Now, here I was, in the odd position of responding to my husband's critique 20 years after his death and 41 years after the rock opera was first staged -- a unique position indeed.

It's immediately clear that "Jesus Christ Superstar" is an equal opportunity offender. Jews were understandably concerned about the way in which they are portrayed, but Christians also took offense. The rock opera depicts a very human Jesus, who often seems overwhelmed by his divinity. This is a Jesus who gets irritated with his disciples and wails, "I'm sad and I'm tired." When surrounded by lepers clamoring to be healed, he tries brushing them aside and cries, "Leave me alone!" But most controversial of all is the implication that Jesus' relationship with Mary Magdalene might have been a carnal one. Nevertheless, in 1974, the Vatican defended "Jesus Christ Superstar" against Christian conservatives who believed it blasphemed Jesus.

Nor is the depiction of Judas the conventional one. The Judas of "Jesus Christ Superstar" is a black man. (Is this racist?) But he's no cartoon character. Rather, we see a complex, questioning, highly idealistic Judas. So tortured is he, that he ultimately hangs himself. In the film version, the camera sees him from a distance, a solitary figure, dangling from a tree branch, in a scene that evokes the horror of a lynching.

According to Sweet, "'Jesus Christ Superstar' remains the most protested-against work in the history of musical theatre." This may well be true. But, in reality, this rock musical is part of a long tradition of Passion Plays that depict the suffering and death of Jesus Christ. This tradition includes the Oberammergau Passion Plays, which began in 1634, and more recent conceptions, such as Mel Gibson's controversial film, "The Passion of the Christ" and the current revivals of "Jesus Christ Superstar."

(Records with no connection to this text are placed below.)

`src/rtl/taillight_pkg.sv`:
```
// Shared definitions for the tail-light sequencer: mode codes,
// sequencer state encoding, lamp patterns and small helpers.
package taillight_pkg;

    localparam logic [1:0] MODE_NONE  = 2'b00;
    localparam logic [1:0] MODE_BRAKE = 2'b01;
    localparam logic [1:0] MODE_TURN  = 2'b10;
    localparam logic [1:0] MODE_BOTH  = 2'b11;

    localparam logic [2:0] LAMP_OFF = 3'b000;
    localparam logic [2:0] LAMP_S1  = 3'b001;
    localparam logic [2:0] LAMP_S2  = 3'b011;
    localparam logic [2:0] LAMP_ALL = 3'b111;

    typedef enum logic [2:0] {
        ST_IDLE  = 3'd0,
        ST_BRAKE = 3'd1,
        ST_S1    = 3'd2,
        ST_S2    = 3'd3,
        ST_S3    = 3'd4,
        ST_S0    = 3'd5
    } state_t;

    function automatic logic is_turn(input state_t s);
        return (s == ST_S1) || (s == ST_S2) ||
               (s == ST_S3) || (s == ST_S0);
    endfunction

    function automatic state_t step(input state_t s);
        case (s)
            ST_S1:   return ST_S2;
            ST_S2:   return ST_S3;
            ST_S3:   return ST_S0;
            ST_S0:   return ST_S1;
            default: return s;
        endcase
    endfunction

    function automatic logic [2:0] turn_pattern(input state_t s);
        case (s)
            ST_S1:   return LAMP_S1;
            ST_S2:   return LAMP_S2;
            ST_S3:   return LAMP_ALL;
            default: return LAMP_OFF;
        endcase
    endfunction

endpackage

```
`src/rtl/taillight_seq_tick_gen.sv`:
```
// Prescaler: counts 0..TICK_DIV-1, tick high while count is at its top.
// Ports: clk, rst (async high), clr (sync clear to 0), tick.
module tick_gen #(
    parameter int TICK_DIV = 12500000
) (
    input  logic clk,
    input  logic rst,
    input  logic clr,
    output logic tick
);

    localparam int W = (TICK_DIV > 2) ? $clog2(TICK_DIV) : 1;
    localparam logic [W-1:0] LAST = W'(TICK_DIV - 1);

    logic [W-1:0] count;

    assign tick = (count == LAST);

    always_ff @(posedge clk or posedge rst) begin
        if (rst) begin
            count <= '0;
        end else if (clr || tick) begin
            count <= '0;
        end else begin
            count <= count + 1'b1;
        end
    end

endmodule

```
`src/rtl/taillight_seq.sv`:
```
// Tail-light sequencer: brake / turn / brake+turn lamp patterns.
// Ports: clk, rst (async high), mode[1:0], dir -> lamp_l[2:0], lamp_r[2:0].
module taillight_seq
    import taillight_pkg::*;
#(
    parameter int TICK_DIV = 12500000
) (
    input  logic       clk,
    input  logic       rst,
    input  logic [1:0] mode,
    input  logic       dir,
    output logic [2:0] lamp_l,
    output logic [2:0] lamp_r
);

    logic [1:0] mode_q;
    logic       dir_q;
    logic       seq_dir;
    logic       seq_dir_nxt;
    state_t     state;
    state_t     nxt;
    logic       tick;
    logic       restart;
    logic [2:0] nxt_l;
    logic [2:0] nxt_r;
    logic [2:0] pat;
    logic [2:0] side;

    tick_gen #(
        .TICK_DIV(TICK_DIV)
    ) u_tick (
        .clk (clk),
        .rst (rst),
        .clr (restart),
        .tick(tick)
    );

    // seq_dir remembers the side the running sequence belongs to,
    // so a dir_q change can be detected and restart the sequence.
    always_comb begin
        restart     = mode_q[1] &&
                      (!is_turn(state) || (dir_q != seq_dir));
        nxt         = state;
        seq_dir_nxt = seq_dir;
        unique case (mode_q)
            MODE_NONE:  nxt = ST_IDLE;
            MODE_BRAKE: nxt = ST_BRAKE;
            MODE_TURN,
            MODE_BOTH: begin
                if (restart) begin
                    nxt         = ST_S1;
                    seq_dir_nxt = dir_q;
                end else if (tick) begin
                    nxt = step(state);
                end
            end
            default: nxt = ST_IDLE;
        endcase
    end

    // Lamps are registered alongside the state they describe,
    // giving two cycles from mode input to lamp output.
    always_comb begin
        pat  = turn_pattern(nxt);
        side = mode_q[0] ? LAMP_ALL : LAMP_OFF;
        unique case (1'b1)
            (nxt == ST_IDLE): begin
                nxt_l = LAMP_OFF;
                nxt_r = LAMP_OFF;
            end
            (nxt == ST_BRAKE): begin
                nxt_l = LAMP_ALL;
                nxt_r = LAMP_ALL;
            end
            seq_dir_nxt: begin
                nxt_l = side;
                nxt_r = pat;
            end
            default: begin
                nxt_l = pat;
                nxt_r = side;
            end
        endcase
    end

    always_ff @(posedge clk or posedge rst) begin
        if (rst) begin
            mode_q  <= MODE_NONE;
            dir_q   <= 1'b0;
            seq_dir <= 1'b0;
            state   <= ST_IDLE;
            lamp_l  <= LAMP_OFF;
            lamp_r  <= LAMP_OFF;
        end else begin
            mode_q  <= mode;
            dir_q   <= dir;
            seq_dir <= seq_dir_nxt;
            state   <= nxt;
            lamp_l  <= nxt_l;
            lamp_r  <= nxt_r;
        end
    end

endmodule

```
`config.mk`:
```
export PLATFORM = sky130hd
export DESIGN_NAME = taillight_seq
export DESIGN_NICKNAME = d
export VERILOG_FILES = /design/src/rtl/taillight_pkg.sv /design/src/rtl/taillight_seq_tick_gen.sv /design/src/rtl/taillight_seq.sv
export SDC_FILE = /design/constraint.sdc
export NUM_CORES = 1
export LEC_CHECK = 0
export ABC_CLOCK_PERIOD_IN_PS = 4390
export CAP_MARGIN = 15
export CORE_MARGIN = 4
export CORE_UTILIZATION = 30
export DETAILED_ROUTE_END_ITERATION = 12
export PLACE_DENSITY_LB_ADDON = 0.08
export SLEW_MARGIN = 20
export SYNTH_ARGS = -nofsm -noshare
export SYNTH_HDL_FRONTEND = slang
export SYNTH_SLANG_ARGS = --single-unit
export TNS_END_PERCENT = 50
```
`constraint.sdc`:
```
create_clock -name clk -period 4.39 [get_ports clk]
set_clock_uncertainty 0.1 [all_clocks]
set_input_delay 0.878 -clock clk [delete_from_list [all_inputs] [get_ports clk]]
set_output_delay 0.878 -clock clk [all_outputs]
set_load 0.03 [all_outputs]
```
==> results.md, run 1 <==
* Run status: finished, final reports clean
* Period utilisation layout at 52.0%
* Finished Layout Cells at 252
* Yosys reg bits at 37
* Max FO, Critical Path at 1
* Core area at 5570 µm²
* Placed instance count at around 240
* Crit-path leading delay family: buffers and inverters
* CP max-delay cell: clkdlybuf4s50_1
* Seq/Total Area, Yosys at 53.2%
* Cell Pwr Density at ~340 nW/µm²
* Ports at 11
* Initial Util at around 31%
* # setup viols final at 0
* Number of global-route vias before repair at 1270
* Net Count, Synth at 171
* Die ar. at just over 7000 µm²
* Starting DRT DRC Count at a little over 70
* CTS tree: done
* Max Slew Vio Count at 0
* Gpl congestion at approximately 0.77
* DRT Pass-1 Iters at 6
* RSZ-0062 raised after global routing: false
* CP cell instances: clkdlybuf4s50_1
* Predominant post-synthesis flop cell: dfrtp_1
* Mean Syn Cell Area at around 11 µm²
* Hold-critical path depth at 1
* Post-CTS Setup Bufs at 0
* Cts bufs inserted at 5
* Final TNS setup at 0 ps
* Syn Std Cell Area at around 1700 µm²
* Tightest Pin Transition at ~540 ps
* Required @ worst endpoint at approximately 3400 ps
* CP Buf/Inv Count at 1
* Worst-Skew Late Latency at 290 ps
* EDFF count, synth at 0
* Drt wl/cell at 13.4 µm
* DRT Wirelength at ~3400 µm
* Yosys cell types at 32
* Root buffer cell: clkbuf_8
* Slew HR at a little under two thirds
* Clock transition at path regs at ~80 ps
* HPWL Detailed at 2350 µm
* First-pass GRT wire length at 6120 µm
* Fmax at 0.438 GHz
* Yosys warns at 0
* Largest net degree at the start of global routing at 38
* Post_cts resized at 0
* # DRC at 0
* Post-synthesis cell count at 165
* Routed Antenna Nets at 0
* Grt total ovfl at 0
* # hold bufs at CTS at 0
* GRT Total Usage at 10.8%
* P_leak at between 0.9 and 1 nW
* Reg2Reg Depth at 7
* Antenna cells at 0
* Crit path DAT at ~1300 ps
* Number of placement rows at 27
* Critical path capture point type: output port
* Async SR Flop Fraction at between 90% and 100%
* Final Net Count at ~190
* CTS Sinks at 37
* Crit-path max cell delay at approximately 670 ps
* Die height at about 84 µm
* Peak supply drop at about 0.16 mV
* Number of H-tree levels at 2
* Min Tclk post-route at between 2000 and 2500 ps
* Worst path depth at 1
* CTS max path bufs at 2
* Setup CP Type: reg -> out
* Vias at roughly 1200
* Max Cap Violations at 0
* Share of layout cells above drive strength 1 at roughly an eighth
* Final-report hold violation count at 0
* Hold Path Class: reg -> reg
* Critical path launch point type: register
* Initial antenna violation count at 0
* Input/output buffers at 10
* R2R Setup Slk at 2220 ps
* Die width at about 84 µm
* Layout area overhead at 15.5%
* DR vias/cell at 4.67
==> metrics by stage <==
step	area (µm²)	setup WS, ps	total power [mW]	hold WS, ps	util, %
after detailed placement	1920	2230	0.449	347	34.5
final	2010	2110	0.678	353	36.0
after global routing	2010	2060	0.718	392	36.0
after floorplan	1740	2430	0.425	324	-
after global placement	1920	2300	0.450	338	34.5
after CTS	2010	2080	0.691	358	36.0
==> power by group <==
part | internal, mW | total [mW] | switching, mW | leakage (nW)
registers | 0.356 | 0.369 | 0.0133 | 0.487
logic | 0.0286 | 0.0715 | 0.0430 | 0.375
clock network | 0.110 | 0.238 | 0.128 | 0.0439
total | 0.494 | 0.678 | 0.184 | 0.906
==> per-layer routing <==
layer  global-route usage [%]  vias up  wire length, µm
li1                         -      588                -
met2                     16.6       15             1540
met5                        0        -                0
met1                     14.2      565             1670
met3                     2.36        8               80
met4                     5.70        0               78
==> cell usage after synthesis (all sizes together), types with 2 or more instances <==
cell type | instances | area share [%]
nor2 | 29 | 6.3
clkbuf | 4 | 0.86
a31o | 2 | 1.0
xor2 | 17 | 9.0
xnor2 | 8 | 4.0
a21oi | 3 | 0.86
nand3 | 7 | 2.0
dfrtp | 37 | 53
nand2 | 9 | 1.9
a31oi | 3 | 1.1
and4bb | 2 | 1.4
and3 | 6 | 2.2
and4 | 4 | 2.2
and2 | 4 | 1.6
nand4 | 9 | 3.2
a41oi | 2 | 1.4
inv | 10 | 2.2
==> path summary, 6_finish.rpt <==
path,from,end
setup / recovery,lamp_l[2]$_DFF_PP0_,lamp_l[2]
hold / removal,u_tick.count[0]$_DFF_PP0_,u_tick.count[0]$_DFF_PP0_
setup reg to reg,u_tick.count[0]$_DFF_PP0_,lamp_l[2]$_DFF_PP0_
hold reg to reg,u_tick.count[0]$_DFF_PP0_,u_tick.count[0]$_DFF_PP0_
max in group asynchronous,rst,u_tick.count[13]$_DFF_PP0_
min in group asynchronous,rst,u_tick.count[1]$_DFF_PP0_
==> cell families (layout without fill, tap and decap cells) <==
logic type	after synthesis	after routing	share of synthesized area (%)
buffers and inverters	14	29	3.02
adder cells (fa/ha/maj)	1	1	0.719
multiplexers	1	1	0.575
AO/OA/AOI/OAI	15	15	7.98
flip-flops	37	37	53.2
XOR/XNOR	25	25	13.0
AND/OR/NAND/NOR	72	72	21.5
==> state kept, by name, summed over array words and instances (netlist names) <==
signal and count:
lamp_l 3, mode_q 2, lamp_r 3, u_tick.count 24, dir_q 1, state 3, seq_dir 1
==> cell type report <==
class / count / area, µm²
sequential: 37 / 926
clock buffer: 5 / 68.8
clock inverter: 3 / 17.5
inverter: 10 / 37.5
timing repair buffer: 11 / 108
tap: 72 / 90.1
fill: 562 / 3560
multi-input combinational: 114 / 762
==> layout by cell type (no fill, tap or decap), drive strengths merged, types with 2 or more instances in the layout <==
master / count
a31oi: 3
and4: 4
nor2: 29
nand3: 7
dfrtp: 37
a21oi: 3
a31o: 2
xnor2: 8
clkdlybuf4s50: 10
clkinv: 2
clkbuf: 5
and2: 4
and3: 6
and4bb: 2
inv: 10
xor2: 17
nand2: 9
nand4: 9
a41oi: 2
Note: power is estimated with default switching activity, not from simulation.
==> run 2, diff against run 1 <==
- ABC_CLOCK_PERIOD_IN_PS: 4390 -> 2120
- clock period: 4.39 -> 2.12 ns (I/O delays scaled with it)
==> run 2 against run 1 <==
Compared with the run above: non-clock buffer count rose by 8; via count rose by 3.9%; die area did not move; count of clock-buffer cells in the layout rose by 1; hold slack improved by 5.6 ps; setup slack got worse by 2000 ps; critical path depth rose by 5; sequential share of layout area fell by 2.2 points; utilization rose by 1.9 points; critical endpoint is now lamp_l[2]$_DFF_PP0_.
==> results.md, run 2 (synthesized netlist as in run 1, its figures left out) <==
* HPWL Detailed at 2420 µm (+2.8%)
* Peak supply drop at 0.371 mV (+140%)
* Worst setup margin at 94.4 ps (-2010 ps)
* Clock transition at path regs at 80 ps (about the same)
* Cell Pwr Density at 738 nW/µm² (+120%)
* Antenna cells at 0 (unchanged)
* Max Slew Vio Count at 0 (unchanged)
* Hold Path Sink: u_tick.count[0]$_DFF_PP0_
* First-pass GRT wire length at 5980 µm (-2.3%)
* Min Tclk post-route at 2030 ps
* P_leak at 0.961 nW (+6.1%)
* Final TNS setup at 0 ps (unchanged)
* Die height at 84.2 µm (unchanged)
* Slew HR at 68.0% (+4.0 points)
* Max Cap Violations at 0 (unchanged)
* # DRC at 0 (unchanged)
* Worst-Skew Late Latency at 290 ps (about the same)
* Cts bufs inserted at 5 (unchanged)
* Final Net Count at 193 (+4.3%)
* RR Endpoint: lamp_l[2]$_DFF_PP0_
* Fmax at 0.494 GHz
* Number of placement rows at 27 (unchanged)
* Die ar. at 7080 µm² (unchanged)
* Root buffer cell: clkbuf_8
* Required @ worst endpoint at 2220 ps (-1190 ps)
* Number of H-tree levels at 2 (unchanged)
* Initial antenna violation count at 0 (unchanged)
* Period utilisation layout at a little over nine tenths
* Ports at 11 (unchanged)
* Number of global-route vias before repair at 1227 (-3.4%)
* DRT Pass-1 Iters at 4 (-2)
* Crit path DAT at 2120 ps (+820 ps)
* Hold-critical path depth at 1 (unchanged)
* Hold Path Class: reg -> reg
* Input/output buffers at 10 (unchanged)
* Most frequent cells in the layout: 36 x dfrtp_1, 28 x nor2_1, 16 x xor2_1
* DRT Wirelength at 3420 µm (+1.5%)
* Core area at 5570 µm² (unchanged)
* Starting DRT DRC Count at 52 (-27%)
* Initial Util at 31.2% (unchanged)
* Setup WS pre-CTS at 63.9 ps (-2170 ps)
* Reg-to-reg startpoint: u_tick.count[16]$_DFF_PP0_
* Number of flip-flops in the largest register at 24 (unchanged)
* Critical path launch point type: register
* Layout area overhead at 21.4%
* Final-report hold violation count at 0 (unchanged)
* # setup viols final at 0 (unchanged)
* Share of layout cells above drive strength 1 at 17.0% (+5.4 points)
* Gpl congestion at 0.833 (+7.6%)
* Setup CP Type: reg -> reg
* Most flops, register: u_tick.count
* CTS tree: done
* Most common cell after layout, fill and taps aside: dfrtp_1
* Largest net degree at the start of global routing at 38 (unchanged)
* Critical path capture point type: register
* R2R Setup Slk at 90 ps (-2130 ps)
* Reg2Reg Depth at 6 (-1)
* RSZ-0062 raised after global routing: false
* Drt wl/cell at 13.1 µm (-1.6%)
* Grt total ovfl at 0 (unchanged)
* CTS max path bufs at 2 (unchanged)
* Max FO, Critical Path at 6 (+5)
* Die width at 84.2 µm (unchanged)
* DR vias/cell at 4.70 (+0.71%)
* Vias at 1222 (+3.9%)
* Tightest Pin Transition at 480 ps (-56.1 ps)
* GRT Total Usage at 10.7% (-0.10 points)
* Routed Antenna Nets at 0 (unchanged)
* Min-delay src: u_tick.count[0]$_DFF_PP0_
* CTS Sinks at 37 (unchanged)
* Run status: finished, final reports clean
-- run 2: changes by cell type in the layout (fill, tap and decap cells not counted) --
cell	change
nor4_2	+1
bufinv_16	+1
clkbuf_8	+1
nor2_1	-1
clkinv_2	-2
dfrtp_1	-1
nor4_1	-1
buf_4	+8
dfrtp_2	+1
nor2_2	+1
-- run 2: what timing repair did --
| action | in CTS | in global routing |
|---|---|---|
| setup buffers | 0 | 2 |
| hold buffers | 0 | 0 |
| endpoints found under the setup margin | 0 | 6 |
| resized for setup | 0 | 3 |
-- run 2: how the worst max path moves through the flow --
stage | from | to | slack [ps] | cells past startpoint
CTS | u_tick.count[6]$_DFF_PP0_ | lamp_l[2]$_DFF_PP0_ | 40 | 6
floorplan | u_tick.count[0]$_DFF_PP0_ | lamp_l[2]$_DFF_PP0_ | 160 | 7
global placement | u_tick.count[14]$_DFF_PP0_ | lamp_l[2]$_DFF_PP0_ | 90 | 6
finish | u_tick.count[16]$_DFF_PP0_ | lamp_l[2]$_DFF_PP0_ | 90 | 6
detailed placement | u_tick.count[6]$_DFF_PP0_ | lamp_l[0]$_DFF_PP0_ | 60 | 6
global route | u_tick.count[16]$_DFF_PP0_ | lamp_l[2]$_DFF_PP0_ | 5 | 6
-- run 2: cell type report --
cell class | instances | area (µm²)
clock buffers | 6 | 82.6
flip-flops and latches | 37 | 927
inverters | 10 | 37.5
fillers | 557 | 3460
clock inverters | 2 | 37.5
multi-input cells | 114 | 771
well taps | 72 | 90.1
repair buffers | 19 | 168
-- run 2: report_power, final --
part	leakage, nW	switching, mW	internal (mW)
registers	0.486	0.0289	0.737
logic	0.418	0.0941	0.0623
clock network	0.0574	0.254	0.382
total	0.961	0.377	1.18
-- run 2: worst max-delay path, cell delays in order (launching register included) --
cell	delay, ps
dfrtp_2	420
nor4_2	280
and4_4	280
and2_4	150
xor2_2	80
a311o_4	420
o32ai_2	210
-- run 2: through the flow --
stage | area [µm²] | hold WS (ps) | instances | util (%) | power [mW]
after floorplan | 1740 | 324 | 165 | - | 0.880
after global placement | 1970 | 339 | 250 | 35.3 | 0.938
after detailed placement | 1970 | 357 | 250 | 35.3 | 0.938
after CTS | 2090 | 367 | 258 | 37.5 | 1.58
after global routing | 2110 | 394 | 260 | 37.9 | 1.63
final | 2110 | 358 | 260 | 37.9 | 1.56
-- run 2: layer usage --
layer,share of wire [%],track usage (%),vias to the layer above,routed length [µm]
met5,0,0,-,0
met4,1.8,4.68,0,61
met3,3.6,3.34,7,124
met2,47,16.1,21,1590
met1,48,14.2,590,1640
li1,-,-,604,-
==> run 3, diff against run 2 <==
- CORE_MARGIN: 4 -> 3
- REMOVE_ABC_BUFFERS: default -> 1
==> run 3 against run 2 <==
Compared with the run above: sequential share of layout area decreased by 0.82 points; hold slack got worse by 1.5 ps; global-route usage grew 1.3 points; non-clock buffer count increased by 4; first-iteration DRC count down 9.6%; critical path type unchanged.
==> results.md, run 3 (synthesized netlist as in run 1, its figures left out) <==
* Clock transition at path regs at 80 ps (about the same)
* Final Net Count at 197 (+2.1%)
* Cell Pwr Density at 729 nW/µm² (-1.2%)
* Max Cap Violations at 0 (unchanged)
* HPWL Detailed at 2490 µm (+3.1%)
* # hold bufs at CTS at 0 (unchanged)
* GRT Total Usage at 12.0% (+1.3 points)
* Worst setup margin at 96.8 ps (+2.31 ps)
* CP max-delay cell: a311o_4
* Antenna cells at 0 (unchanged)
* Crit-path max cell delay at 430 ps (about the same)
* Hold WS at 357 ps (-1.50 ps)
* # DRC at 0 (unchanged)
* Fmax at 0.494 GHz (+0.11%)
* Most flops, register: u_tick.count
* Most frequent cells in the layout: 37 x dfrtp_1, 28 x nor2_1, 16 x xor2_1
* Finished Layout Cells at 264 (+1.5%)
* Fill cell total of the finished layout at 558 (+0.18%)
* Initial Util at 31.2% (unchanged)
* Core area at 5570 µm² (unchanged)
* Number of H-tree levels at 2 (unchanged)
* Met3 Use GR at 3.58% (+0.24 points)
* Required @ worst endpoint at 2220 ps (about the same)
* Final-report hold violation count at 0 (unchanged)
* Gpl congestion at 0.817 (-1.9%)
* DR vias/cell at 4.75 (+0.98%)
* # setup viols final at 0 (unchanged)
* Ports at 11 (unchanged)
* Placed instance count at 253 (+1.2%)
* CP cell instances: nor4_2 > and4_4 > and2_4 > xor2_2 > a311o_4 > a41oi_2
* Largest net degree at the start of global routing at 38 (unchanged)
* Tot Pwr at 1.57 mW (+0.59%)
* Worst-Skew Late Latency at 290 ps (about the same)
* Run status: finished, final reports clean
* Share of layout cells above drive strength 1 at 17.7% (+0.69 points)
* Vias at 1253 (+2.5%)
* First-pass GRT wire length at 6070 µm (+1.4%)
* Met2 GRT Util at 18.7% (+2.6 points)
* Critical path capture point type: register
* CTS tree: done
* DRT Pass-1 Iters at 4 (unchanged)
* Number of placement rows at 27 (unchanged)
* Critical path launch point type: register
* Tightest Pin Transition at 474 ps (-6.26 ps)
* Root buffer cell: clkbuf_8
* Final TNS setup at 0 ps (unchanged)
* Max FO, Critical Path at 6 (unchanged)
* Finished Cell Area at 2150 µm² (+1.8%)
* DRT Wirelength at 3550 µm (+3.8%)
* Most common cell after layout, fill and taps aside: dfrtp_1
* Number of global-route vias before repair at 1242 (+1.2%)
* Slew HR at 68.4% (+0.42 points)
* Min Tclk post-route at 2020 ps (-2.31 ps)
* Die width at 82.2 µm (-2.4%)
* Layout area overhead at 23.6%
* Starting DRT DRC Count at 47 (-9.6%)
* Area post-placement at 2000 µm² (+1.8%)
* CTS max path bufs at 2 (unchanged)
* Setup CP Type: reg -> reg
* Period utilisation layout at 95.4% (-0.11 points)
* Initial antenna violation count at 0 (unchanged)
* Drt wl/cell at 13.4 µm (+2.2%)
* Layout Utilization at 38.6% (+0.67 points)
* Setup WS pre-CTS at 58.1 ps (-5.81 ps)
* Crit path DAT at 2130 ps (about the same)
* Cts bufs inserted at 5 (unchanged)
* Max Slew Vio Count at 0 (unchanged)
* P_leak at 0.989 nW (+2.9%)
* Hold Path Class: reg -> reg
* Peak supply drop at 0.272 mV (-27%)
* CTS Sinks at 37 (unchanged)
* Met1 Usage GRT at 16.0% (+1.8 points)
* Number of flip-flops in the largest register at 24 (unchanged)
* Most Crowded Layer GR: met2
* Die height at 82.2 µm (-2.4%)
* Die ar. at 6750 µm² (-4.7%)
* Routed Antenna Nets at 0 (unchanged)
* Input/output buffers at 10 (unchanged)
* Grt total ovfl at 0 (unchanged)
-- run 3: final timing paths --
path / startpoint / end / slack [ps] / depth (start not counted)
worst max-delay path: u_tick.count[8]$_DFF_PP0_ / lamp_r[0]$_DFF_PP0_ / 100 / 6
max in group asynchronous: rst / u_tick.count[12]$_DFF_PP0_ / 1140 / 3
min in group asynchronous: rst / mode_q[0]$_DFF_PP0_ / 450 / 3
worst min register to register: u_tick.count[0]$_DFF_PP0_ / u_tick.count[0]$_DFF_PP0_ / 360 / 1
worst min-delay path: u_tick.count[0]$_DFF_PP0_ / u_tick.count[0]$_DFF_PP0_ / 360 / 1
worst max register to register: u_tick.count[8]$_DFF_PP0_ / lamp_r[0]$_DFF_PP0_ / 100 / 6
-- run 3: final cells by class --
class | instances | area [µm²] | share of cell area (%)
clock inverter | 1 | 30.0 | 1.40
timing repair buffer | 23 | 210 | 9.77
tap | 72 | 90.1 | 4.19
sequential | 37 | 926 | 43.0
multi-input combinational | 114 | 771 | 35.8
clock buffer | 7 | 86.3 | 4.01
inverter | 10 | 37.5 | 1.75
-- run 3: worst max-delay path, delay by kind of cell, from the launching register on --
family	cells	cell delay (ps)
XOR/XNOR	1	90
flip-flops	1	420
AND/OR/NAND/NOR	3	700
AO/OA/AOI/OAI	2	640
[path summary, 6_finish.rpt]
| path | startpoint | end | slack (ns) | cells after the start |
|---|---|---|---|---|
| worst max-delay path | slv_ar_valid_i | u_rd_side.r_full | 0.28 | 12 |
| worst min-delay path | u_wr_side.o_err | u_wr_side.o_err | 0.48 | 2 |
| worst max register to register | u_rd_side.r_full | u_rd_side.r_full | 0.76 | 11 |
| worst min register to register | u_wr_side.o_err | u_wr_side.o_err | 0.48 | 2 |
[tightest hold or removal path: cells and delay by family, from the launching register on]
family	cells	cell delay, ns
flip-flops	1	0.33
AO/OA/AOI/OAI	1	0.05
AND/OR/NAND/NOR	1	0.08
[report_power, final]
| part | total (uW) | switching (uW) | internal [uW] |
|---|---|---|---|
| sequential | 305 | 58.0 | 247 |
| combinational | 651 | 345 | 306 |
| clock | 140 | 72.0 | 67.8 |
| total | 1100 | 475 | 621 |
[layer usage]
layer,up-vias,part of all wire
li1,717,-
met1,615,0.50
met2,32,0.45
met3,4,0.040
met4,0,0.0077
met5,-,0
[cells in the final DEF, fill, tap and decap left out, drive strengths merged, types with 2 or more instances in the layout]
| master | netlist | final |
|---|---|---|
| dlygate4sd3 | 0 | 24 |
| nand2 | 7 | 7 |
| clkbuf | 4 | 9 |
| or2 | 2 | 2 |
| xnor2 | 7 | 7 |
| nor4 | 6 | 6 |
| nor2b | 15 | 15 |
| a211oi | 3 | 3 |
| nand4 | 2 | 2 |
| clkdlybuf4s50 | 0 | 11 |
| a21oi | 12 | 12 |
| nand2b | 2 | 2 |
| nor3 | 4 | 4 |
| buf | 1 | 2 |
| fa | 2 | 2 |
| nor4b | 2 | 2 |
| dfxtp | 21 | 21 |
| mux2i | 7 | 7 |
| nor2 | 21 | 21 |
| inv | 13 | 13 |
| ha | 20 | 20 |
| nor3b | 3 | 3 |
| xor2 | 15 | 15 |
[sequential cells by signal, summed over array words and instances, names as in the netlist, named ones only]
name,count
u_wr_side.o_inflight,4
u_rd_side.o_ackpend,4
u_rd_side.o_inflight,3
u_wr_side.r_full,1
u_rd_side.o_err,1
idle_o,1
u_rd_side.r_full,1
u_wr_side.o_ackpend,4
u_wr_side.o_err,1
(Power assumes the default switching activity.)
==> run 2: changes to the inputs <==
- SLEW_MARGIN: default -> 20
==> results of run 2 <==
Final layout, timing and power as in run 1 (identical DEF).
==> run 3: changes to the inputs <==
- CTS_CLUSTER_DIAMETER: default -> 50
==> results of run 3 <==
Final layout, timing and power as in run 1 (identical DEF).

These reenactments of the Easter story serve to bring immediacy to the suffering of Jesus and a renewal of his message of redemption. But historically, Passion Plays and other retellings of the Easter story have inspired far less noble passions that led to vicious pogroms against Jews.

Marc's uncle was but one victim among thousands. Passing a church in his small village in the Ukraine one day, he was set upon by its congregants as they streamed out at the end of their Easter service. So inflamed were they by the fiery sermon, in which their priest railed against the "Christ-killer" Jews, that they pursued the first Jew they could find and forced him into the river to drown. Marc often contemplated this part of his family history and the impact of retelling the Easter story through sermons and Passion plays. He would ask: "How can a gospel of love be turned into such a gospel of hate when it comes to the Jews?"

Far too often there is a profound distinction between the way a religion is practiced and the core tenets of a religion. This applies to all religions and reflects how religion is misused to justify demonization and dehumanization of "the other." We see it in conflicts between Hindus and Muslims, Muslims and Christians, Christians and Jews, and all the other pairings that have led to such widespread displacement, destruction and death in the name of religion.

If selective use of religious texts can be turned into weapons of mass destruction, what does that mean for the practice of religion?

It means that we have a responsibility to contextualize those texts; to use them as teachable moments that help us understand the historical circumstances under which they were written. It means that we must find ways to focus on the nobility and ideals that represent religion at its best. Whether or not one believes that "Jesus Christ Superstar" does that, it certainly provides us with just such a teachable moment.